┌──

==> src/rtl/pwm_pkg.sv <==
// pwm_pkg - shared types, constants and helpers for the PWM timebase.
//
// Contents:
//   pwm_mode_e        counting mode of one channel (edge-aligned / center-aligned)
//   PWM_MIN_PERIOD_*  smallest period that still produces a well-formed waveform
//   pwm_clamp_period  maps a requested period onto the period actually used
package pwm_pkg;

    typedef enum logic {
        PWM_MODE_EDGE   = 1'b0,
        PWM_MODE_CENTER = 1'b1
    } pwm_mode_e;

    localparam int PWM_MIN_PERIOD_EDGE   = 2;
    localparam int PWM_MIN_PERIOD_CENTER = 3;

    // Works on 64-bit values so one function serves every counter width; the
    // caller zero-extends its operand and truncates the result back.
    // A zero request selects the default, which is clamped like any other value.
    function automatic logic [63:0] pwm_clamp_period(input logic [63:0] period,
                                                     input logic [63:0] dflt,
                                                     input pwm_mode_e   mode);
        logic [63:0] p;
        logic [63:0] pmin;
        p    = (period == 64'd0) ? dflt : period;
        pmin = (mode == PWM_MODE_CENTER) ? 64'(PWM_MIN_PERIOD_CENTER)
                                         : 64'(PWM_MIN_PERIOD_EDGE);
        if (p < pmin) begin
            p = pmin;
        end
        return p;
    endfunction

endpackage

└──

The problem → All of the material, restated exactly, is the expected result.

Result below →
==> src/rtl/pwm_pkg.sv <==
// pwm_pkg - shared types, constants and helpers for the PWM timebase.
//
// Contents:
//   pwm_mode_e        counting mode of one channel (edge-aligned / center-aligned)
//   PWM_MIN_PERIOD_*  smallest period that still produces a well-formed waveform
//   pwm_clamp_period  maps a requested period onto the period actually used
package pwm_pkg;

    typedef enum logic {
        PWM_MODE_EDGE   = 1'b0,
        PWM_MODE_CENTER = 1'b1
    } pwm_mode_e;

    localparam int PWM_MIN_PERIOD_EDGE   = 2;
    localparam int PWM_MIN_PERIOD_CENTER = 3;

    // Works on 64-bit values so one function serves every counter width; the
    // caller zero-extends its operand and truncates the result back.
    // A zero request selects the default, which is clamped like any other value.
    function automatic logic [63:0] pwm_clamp_period(input logic [63:0] period,
                                                     input logic [63:0] dflt,
                                                     input pwm_mode_e   mode);
        logic [63:0] p;
        logic [63:0] pmin;
        p    = (period == 64'd0) ? dflt : period;
        pmin = (mode == PWM_MODE_CENTER) ? 64'(PWM_MIN_PERIOD_CENTER)
                                         : 64'(PWM_MIN_PERIOD_EDGE);
        if (p < pmin) begin
            p = pmin;
        end
        return p;
    endfunction

endpackage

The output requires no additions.